Methylmercury (MeHg) is a human and environmental toxin produced in flooded soils. Little is known about MeHg in rice (Oryza Sativa L.) fields in Sacramento Valley, California. The objectives of this study were to quantify mercury fractions in irrigation water and within rice fields and to determine their mercury pools in surface water, soil, and grain. Soil, grain, and surface water (dissolved and particulate) MeHg and total mercury (THg) were monitored in six commercial rice fields throughout a winter fallow season and subsequent growing season. Both dissolved and particulate mercury fractions were higher in fallow season rice field water. Total suspended solids and particulate mercury concentrations were positively correlated (r = 0.99 and 0.98 for THg and MeHg, respectively), suggesting that soil MeHg was suspended in the water column and potentially exported. Dissolved THg and MeHg concentrations were positively correlated with absorbance at 254 nm (r = 0.47 and 0.58, respectively) in fallow season field water. In the growing season, fields with higher irrigation water MeHg concentrations (due to recycled water use) had elevated field-water MeHg (r = 0.86) and grain MeHg concentrations (r = 0.96). Based on a mass balance analysis, soil mercury pools were orders of magnitude larger than surface water or grain mercury pools; however, fallow season drainage and grain harvest were the primary pathways for MeHg export.

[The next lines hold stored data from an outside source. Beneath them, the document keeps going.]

--- config.mk ---
export PLATFORM = sky130hd
export DESIGN_NAME = cpfsm_top
export DESIGN_NICKNAME = d
export VERILOG_FILES = /design/src/hdl/cpfsm_pkg.sv /design/src/hdl/cpfsm_top.sv
export SDC_FILE = /design/constraint.sdc
export NUM_CORES = 1
export LEC_CHECK = 0
export BUFFER_PORTS_ARGS = -buffer_cell sky130_fd_sc_hd__buf_2
export CELL_PAD_IN_SITES_DETAIL_PLACEMENT = 0
export CELL_PAD_IN_SITES_GLOBAL_PLACEMENT = 1
export CORE_MARGIN = 2
export CORE_UTILIZATION = 41
export DETAILED_ROUTE_END_ITERATION = 10
export GPL_ROUTABILITY_DRIVEN = 0
export PLACE_DENSITY = 0.88
export SLEW_MARGIN = 5
export SYNTH_ARGS = -nofsm -noshare
export SYNTH_HDL_FRONTEND = slang
export SYNTH_SLANG_ARGS = --single-unit
--- constraint.sdc ---
create_clock -name aclk -period 3.3 [get_ports aclk]
set_input_delay 0.33 -clock aclk [delete_from_list [all_inputs] [get_ports aclk]]
set_output_delay 0.33 -clock aclk [all_outputs]
set_load 0.02 [all_outputs]
--- src/hdl/cpfsm_pkg.sv ---
// Package for the cell protection state machine: register map, field positions,
// reset values, timing constants and the protection mode enumeration.
// Assumes a 20 MHz system clock and a 32-bit AXI4-Lite register bus.
package cpfsm_pkg;

  // Clock rate in Hz.
  localparam int unsigned CLK_HZ            = 20_000_000;

  // Delay times in their own units, as typical figures.
  localparam int unsigned OV_DETECT_MS      = 1000;
  localparam int unsigned UV_DETECT_MS      = 1000;
  localparam int unsigned UV_RELEASE_MS     = 7;
  localparam int unsigned SAMPLE_ON_MS      = 2;
  localparam int unsigned SAMPLE_PERIOD_MS  = 125;

  // Shared timing source: one tick per millisecond.
  localparam int unsigned TICK_CYCLES       = CLK_HZ / 1000;

  // Register byte offsets.
  localparam logic [7:0] CONTROL_OFS        = 8'h00;
  localparam logic [7:0] CONFIG_OFS         = 8'h04;
  localparam logic [7:0] STATUS_OFS         = 8'h08;
  localparam logic [7:0] CELLS_OFS          = 8'h0c;

  // Control register fields.
  localparam int unsigned CHG_CTL_BIT       = 0;
  localparam int unsigned DSG_CTL_BIT       = 1;
  localparam int unsigned MONITOR_BIT       = 2;
  localparam logic [2:0]  CONTROL_RESET     = 3'h3;

  // Configuration register fields.
  localparam int unsigned UV_LSB_BIT        = 0;
  localparam int unsigned UV_MSB_BIT        = 1;
  localparam logic [1:0]  CONFIG_RESET      = 2'h0;

  // Status register fields.
  localparam int unsigned STAT_OV_BIT       = 0;
  localparam int unsigned STAT_UV_BIT       = 1;
  localparam int unsigned STAT_CHG_BIT      = 2;
  localparam int unsigned STAT_DSG_BIT      = 3;

  // AXI responses.
  localparam logic [1:0]  RESP_OKAY         = 2'h0;
  localparam logic [1:0]  RESP_SLVERR       = 2'h2;

  // Protection modes.
  typedef enum logic [1:0] {
    CPFSM_NORMAL,
    CPFSM_OV_PROTECT,
    CPFSM_UV_SLEEP,
    CPFSM_UV_RECOVER
  } cpfsm_mode_t;

endpackage : cpfsm_pkg

--- src/hdl/cpfsm_top.sv ---
// Cell protection state machine with an AXI4-Lite register slave.
// Assumes comparator outputs arrive asynchronously from the analog front end,
// one bit per cell, and that the host follows the over-discharge recovery steps.
// Contract
// - Cell above over-charge level starts detect timer; stay normal meanwhile.
// - Over-charge detect timer runs the full configured delay; here it stops early once no cell is above during a sample window.
// - At expiry, enter over-charge protection only if a cell still high.
// - Entering over-charge protection turns charge gate off, discharge untouched.
// - In over-charge protection keep checking all cells against release level.
// - Over-charge protection never forces the discharge gate off.
// - Host control writes are accepted during over-charge protection.
// - All cells below release level: return normal, charge gate on automatically.
// - Leaving over-charge protection leaves discharge gate unchanged.
// - Cell low past detect delay turns discharge gate off, then sleep.
// - Over-discharge level chosen by two-bit config field via config write.
// - After sleep, no discharge until wake and all recovery steps in order.
// - All cells above release level for the release delay in total before recovery; count restarts only when no cell is above.
// - Both over-discharge delays derive from one shared millisecond tick.
// - Charge bit written during protection is stored, but release sets it to one.
// - In low-power operation comparisons enabled only in short sample window.
// - Status bit one reads one only in over-discharge protection.
//
// Design decisions made here: the AXI4-Lite interface to the registers and the register offsets.
module cpfsm_top
  import cpfsm_pkg::*;
#(
  parameter int unsigned NUM_CELLS   = 4,
  parameter int unsigned TICK_CYC    = TICK_CYCLES,
  parameter int unsigned OV_DLY_MS   = OV_DETECT_MS,
  parameter int unsigned UV_DLY_MS   = UV_DETECT_MS,
  parameter int unsigned UVR_DLY_MS  = UV_RELEASE_MS
) (
  // Clock and reset.
  input  wire logic                 aclk,
  input  wire logic                 aresetn,
  // AXI4-Lite write address and data.
  input  wire logic [7:0]           s_axi_awaddr,
  input  wire logic                 s_axi_awvalid,
  output logic                      s_axi_awready,
  input  wire logic [31:0]          s_axi_wdata,
  input  wire logic [3:0]           s_axi_wstrb,
  input  wire logic                 s_axi_wvalid,
  output logic                      s_axi_wready,
  output logic [1:0]                s_axi_bresp,
  output logic                      s_axi_bvalid,
  input  wire logic                 s_axi_bready,
  // AXI4-Lite read.
  input  wire logic [7:0]           s_axi_araddr,
  input  wire logic                 s_axi_arvalid,
  output logic                      s_axi_arready,
  output logic [31:0]               s_axi_rdata,
  output logic [1:0]                s_axi_rresp,
  output logic                      s_axi_rvalid,
  input  wire logic                 s_axi_rready,
  // Comparator results, one bit per cell.
  input  wire logic [NUM_CELLS-1:0] cell_above_ov,
  input  wire logic [NUM_CELLS-1:0] cell_below_ovr,
  input  wire logic [NUM_CELLS-1:0] cell_below_uv,
  input  wire logic [NUM_CELLS-1:0] cell_above_uvr,
  // Wake from sleep, asynchronous level.
  input  wire logic                 wake_in,
  // Gate drives, high turns the FET off.
  output logic                      charge_gate_out,
  output logic                      discharge_gate_out,
  // Threshold selection and comparator enable toward the analog side.
  output logic                      undervolt_level_msb,
  output logic                      undervolt_level_lsb,
  output logic                      compare_enable
);

  localparam int unsigned NSYNC = 4 * NUM_CELLS + 1;

  // Two-flop synchroniser for every asynchronous input.
  logic [NSYNC-1:0] sync1_reg, sync1_next, sync2_reg, sync2_next;
  always_comb begin
    sync1_next = {wake_in, cell_above_uvr, cell_below_uv, cell_below_ovr, cell_above_ov};
    sync2_next = sync1_reg;
  end
  always_ff @(posedge aclk) begin
    if (!aresetn) begin
      sync1_reg <= '0;
      sync2_reg <= '0;
    end else begin
      sync1_reg <= sync1_next;
      sync2_reg <= sync2_next;
    end
  end

  logic [NUM_CELLS-1:0] above_ov, below_ovr, below_uv, above_uvr;
  logic                 wake_s;
  assign above_ov  = sync2_reg[NUM_CELLS-1:0];
  assign below_ovr = sync2_reg[2*NUM_CELLS-1:NUM_CELLS];
  assign below_uv  = sync2_reg[3*NUM_CELLS-1:2*NUM_CELLS];
  assign above_uvr = sync2_reg[4*NUM_CELLS-1:3*NUM_CELLS];
  assign wake_s    = sync2_reg[NSYNC-1];

  // Shared millisecond tick and sample window counters.
  logic [31:0] tick_cnt_reg, tick_cnt_next;
  logic [7:0]  win_cnt_reg, win_cnt_next;
  logic        tick;
  logic [2:0]  ctl_reg, ctl_next;
  logic        window_on;
  assign tick      = (tick_cnt_reg == 32'(TICK_CYC - 1));
  assign window_on = (win_cnt_reg < 8'(SAMPLE_ON_MS)) | ctl_reg[MONITOR_BIT];
  always_comb begin
    tick_cnt_next = tick ? 32'h0 : tick_cnt_reg + 32'h1;
    win_cnt_next  = win_cnt_reg;
    if (tick) begin
      win_cnt_next = (win_cnt_reg == 8'(SAMPLE_PERIOD_MS - 1)) ? 8'h0 : win_cnt_reg + 8'h1;
    end
  end
  always_ff @(posedge aclk) begin
    if (!aresetn) begin
      tick_cnt_reg <= '0;
      win_cnt_reg  <= '0;
    end else begin
      tick_cnt_reg <= tick_cnt_next;
      win_cnt_reg  <= win_cnt_next;
    end
  end

  // Comparator views gated by the sample window.
  logic any_ov, all_ovr, any_uv, all_uvr;
  assign any_ov  = window_on & (|above_ov);
  assign all_ovr = window_on & (&below_ovr);
  assign any_uv  = window_on & (|below_uv);
  assign all_uvr = window_on & (&above_uvr);

  // Write channel capture and register write decode.
  logic       aw_held_reg, aw_held_next, w_held_reg, w_held_next, bvalid_reg, bvalid_next;
  logic [7:0] awaddr_reg, awaddr_next;
  logic [31:0] wdata_reg, wdata_next;
  logic       wstrb0_reg, wstrb0_next;
  logic [1:0] bresp_reg, bresp_next;
  logic [1:0] cfg_reg, cfg_next;
  logic       do_write, wr_ctl;
  assign do_write = aw_held_reg & w_held_reg & ~bvalid_reg;
  assign wr_ctl   = do_write & wstrb0_reg & (awaddr_reg == CONTROL_OFS);
  always_comb begin
    aw_held_next = aw_held_reg;
    w_held_next  = w_held_reg;
    awaddr_next  = awaddr_reg;
    wdata_next   = wdata_reg;
    wstrb0_next  = wstrb0_reg;
    bvalid_next  = bvalid_reg;
    bresp_next   = bresp_reg;
    cfg_next     = cfg_reg;
    if (s_axi_awvalid & s_axi_awready) begin
      aw_held_next = 1'b1;
      awaddr_next  = s_axi_awaddr;
    end
    if (s_axi_wvalid & s_axi_wready) begin
      w_held_next = 1'b1;
      wdata_next  = s_axi_wdata;
      wstrb0_next = s_axi_wstrb[0];
    end
    if (do_write) begin
      aw_held_next = 1'b0;
      w_held_next  = 1'b0;
      bvalid_next  = 1'b1;
      bresp_next   = RESP_OKAY;
      case (awaddr_reg)
        CONTROL_OFS: ;
        CONFIG_OFS: begin
          if (wstrb0_reg) cfg_next = wdata_reg[UV_MSB_BIT:UV_LSB_BIT];
        end
        STATUS_OFS, CELLS_OFS: ;
        default: bresp_next = RESP_SLVERR;
      endcase
    end else if (bvalid_reg & s_axi_bready) begin
      bvalid_next = 1'b0;
    end
  end
  always_ff @(posedge aclk) begin
    if (!aresetn) begin
      aw_held_reg <= 1'b0;
      w_held_reg  <= 1'b0;
      awaddr_reg  <= '0;
      wdata_reg   <= '0;
      wstrb0_reg  <= 1'b0;
      bvalid_reg  <= 1'b0;
      bresp_reg   <= RESP_OKAY;
      cfg_reg     <= CONFIG_RESET;
    end else begin
      aw_held_reg <= aw_held_next;
      w_held_reg  <= w_held_next;
      awaddr_reg  <= awaddr_next;
      wdata_reg   <= wdata_next;
      wstrb0_reg  <= wstrb0_next;
      bvalid_reg  <= bvalid_next;
      bresp_reg   <= bresp_next;
      cfg_reg     <= cfg_next;
    end
  end

  // Protection state machine, delay timer and gate drives.
  cpfsm_mode_t mode_reg, mode_next;
  logic [15:0] dly_reg, dly_next;
  logic        ov_run_reg, ov_run_next, uv_run_reg, uv_run_next;
  logic        chg_off_reg, chg_off_next, dsg_off_reg, dsg_off_next;
  logic        chg_ok_reg, chg_ok_next;
  always_comb begin
    mode_next    = mode_reg;
    dly_next     = dly_reg;
    ov_run_next  = ov_run_reg;
    uv_run_next  = uv_run_reg;
    ctl_next     = ctl_reg;
    chg_off_next = chg_off_reg;
    dsg_off_next = dsg_off_reg;
    chg_ok_next  = chg_ok_reg;
    // Host control writes are stored here; sleep clears them and recovery may clear the discharge bit.
    if (wr_ctl) ctl_next = wdata_reg[2:0];
    case (mode_reg)
      CPFSM_NORMAL: begin
        // Host bits drive the gates directly in normal mode.
        chg_off_next = ~ctl_next[CHG_CTL_BIT];
        dsg_off_next = ~ctl_next[DSG_CTL_BIT];
        if (uv_run_reg) begin
          if (!(|below_uv) && window_on) begin
            uv_run_next = 1'b0;
          end else if (tick) begin
            if (dly_reg == 16'(UV_DLY_MS - 1)) begin
              uv_run_next  = 1'b0;
              if (any_uv) begin
                dsg_off_next = 1'b1;
                chg_off_next = 1'b1;
                ctl_next     = '0;
                chg_ok_next  = 1'b0;
                mode_next    = CPFSM_UV_SLEEP;
              end
            end else dly_next = dly_reg + 16'h1;
          end
        end else if (ov_run_reg) begin
          if (!(|above_ov) && window_on) begin
            ov_run_next = 1'b0;
          end else if (tick) begin
            if (dly_reg == 16'(OV_DLY_MS - 1)) begin
              ov_run_next = 1'b0;
              if (any_ov) begin
                chg_off_next = 1'b1;
                mode_next    = CPFSM_OV_PROTECT;
              end
            end else dly_next = dly_reg + 16'h1;
          end
        end else if (any_uv) begin
          uv_run_next = 1'b1;
          dly_next    = '0;
        end else if (any_ov) begin
          ov_run_next = 1'b1;
          dly_next    = '0;
        end
      end
      CPFSM_OV_PROTECT: begin
        // Charge stays off; the discharge gate follows the host only.
        chg_off_next = 1'b1;
        dsg_off_next = ~ctl_next[DSG_CTL_BIT];
        if (all_ovr) begin
          mode_next    = CPFSM_NORMAL;
          chg_off_next = 1'b0;
          ctl_next[CHG_CTL_BIT] = 1'b1;
        end
      end
      CPFSM_UV_SLEEP: begin
        chg_off_next = 1'b1;
        dsg_off_next = 1'b1;
        ctl_next     = '0;
        if (wake_s) begin
          mode_next = CPFSM_UV_RECOVER;
          dly_next  = '0;
        end
      end
      CPFSM_UV_RECOVER: begin
        chg_off_next = ~ctl_next[CHG_CTL_BIT];
        dsg_off_next = 1'b1;
        if (!(|above_uvr) && window_on) begin
          dly_next = '0;
        end else if (tick && all_uvr && dly_reg != 16'(UVR_DLY_MS)) begin
          dly_next = dly_reg + 16'h1;
        end
        if (ctl_next[CHG_CTL_BIT]) chg_ok_next = 1'b1;
        if (chg_ok_reg && dly_reg == 16'(UVR_DLY_MS) && wr_ctl && ctl_next[DSG_CTL_BIT]) begin
          dsg_off_next = 1'b0;
          mode_next    = CPFSM_NORMAL;
        end else if (!(chg_ok_reg && dly_reg == 16'(UVR_DLY_MS))) begin
          ctl_next[DSG_CTL_BIT] = 1'b0;
        end
      end
      default: mode_next = CPFSM_NORMAL;
    endcase
  end
  always_ff @(posedge aclk) begin
    if (!aresetn) begin
      mode_reg    <= CPFSM_NORMAL;
      dly_reg     <= '0;
      ov_run_reg  <= 1'b0;
      uv_run_reg  <= 1'b0;
      ctl_reg     <= CONTROL_RESET;
      chg_off_reg <= 1'b0;
      dsg_off_reg <= 1'b0;
      chg_ok_reg  <= 1'b0;
    end else begin
      mode_reg    <= mode_next;
      dly_reg     <= dly_next;
      ov_run_reg  <= ov_run_next;
      uv_run_reg  <= uv_run_next;
      ctl_reg     <= ctl_next;
      chg_off_reg <= chg_off_next;
      dsg_off_reg <= dsg_off_next;
      chg_ok_reg  <= chg_ok_next;
    end
  end

  // Read channel: one-cycle answer from registered data.
  logic        rvalid_reg, rvalid_next;
  logic [31:0] rdata_reg, rdata_next;
  logic [1:0]  rresp_reg, rresp_next;
  logic        win_reg, win_next;
  always_comb begin
    rvalid_next = rvalid_reg;
    rdata_next  = rdata_reg;
    rresp_next  = rresp_reg;
    win_next    = window_on;
    if (s_axi_arvalid & ~rvalid_reg) begin
      rvalid_next = 1'b1;
      rdata_next  = '0;
      rresp_next  = RESP_OKAY;
      case (s_axi_araddr)
        CONTROL_OFS: rdata_next[2:0] = ctl_reg;
        CONFIG_OFS:  rdata_next[UV_MSB_BIT:UV_LSB_BIT] = cfg_reg;
        STATUS_OFS: begin
          rdata_next[STAT_OV_BIT]  = (mode_reg == CPFSM_OV_PROTECT);
          rdata_next[STAT_UV_BIT]  = (mode_reg == CPFSM_UV_SLEEP) |
                                     (mode_reg == CPFSM_UV_RECOVER);
          rdata_next[STAT_CHG_BIT] = chg_off_reg;
          rdata_next[STAT_DSG_BIT] = dsg_off_reg;
        end
        CELLS_OFS: rdata_next[NUM_CELLS-1:0] = above_ov;
        default: rresp_next = RESP_SLVERR;
      endcase
    end else if (rvalid_reg & s_axi_rready) begin
      rvalid_next = 1'b0;
    end
  end
  always_ff @(posedge aclk) begin
    if (!aresetn) begin
      rvalid_reg <= 1'b0;
      rdata_reg  <= '0;
      rresp_reg  <= RESP_OKAY;
      win_reg    <= 1'b0;
    end else begin
      rvalid_reg <= rvalid_next;
      rdata_reg  <= rdata_next;
      rresp_reg  <= rresp_next;
      win_reg    <= win_next;
    end
  end

  // Output drives, all from flip-flops.
  assign s_axi_awready       = ~aw_held_reg & ~bvalid_reg;
  assign s_axi_wready        = ~w_held_reg & ~bvalid_reg;
  assign s_axi_bvalid        = bvalid_reg;
  assign s_axi_bresp         = bresp_reg;
  assign s_axi_arready       = ~rvalid_reg;
  assign s_axi_rvalid        = rvalid_reg;
  assign s_axi_rdata         = rdata_reg;
  assign s_axi_rresp         = rresp_reg;
  assign charge_gate_out     = chg_off_reg;
  assign discharge_gate_out  = dsg_off_reg;
  assign undervolt_level_msb = cfg_reg[1];
  assign undervolt_level_lsb = cfg_reg[0];
  assign compare_enable      = win_reg;

endmodule // cpfsm_top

Based on these findings, reducing (1) discharge when water is turbid, (2) straw inputs, and (3) use of recycled irrigation water could help reduce mercury exports in rice field drainage water. Methylmercury (MeHg) and total mercury concentrations in soil, grain, and water were studied throughout the year in six Sacramento Valley rice fields. Dissolved and particulate mercury concentrations were higher during winter fallow than growing season. Fields receiving irrigation water with high MeHg concentrations had higher in-field water and grain MeHg concentrations. Fields were sources of mercury during the winter fallow season but sinks during the growing season. To reduce MeHg exports, reduce discharge of turbid water, straw inputs, and the use of recycled irrigation water.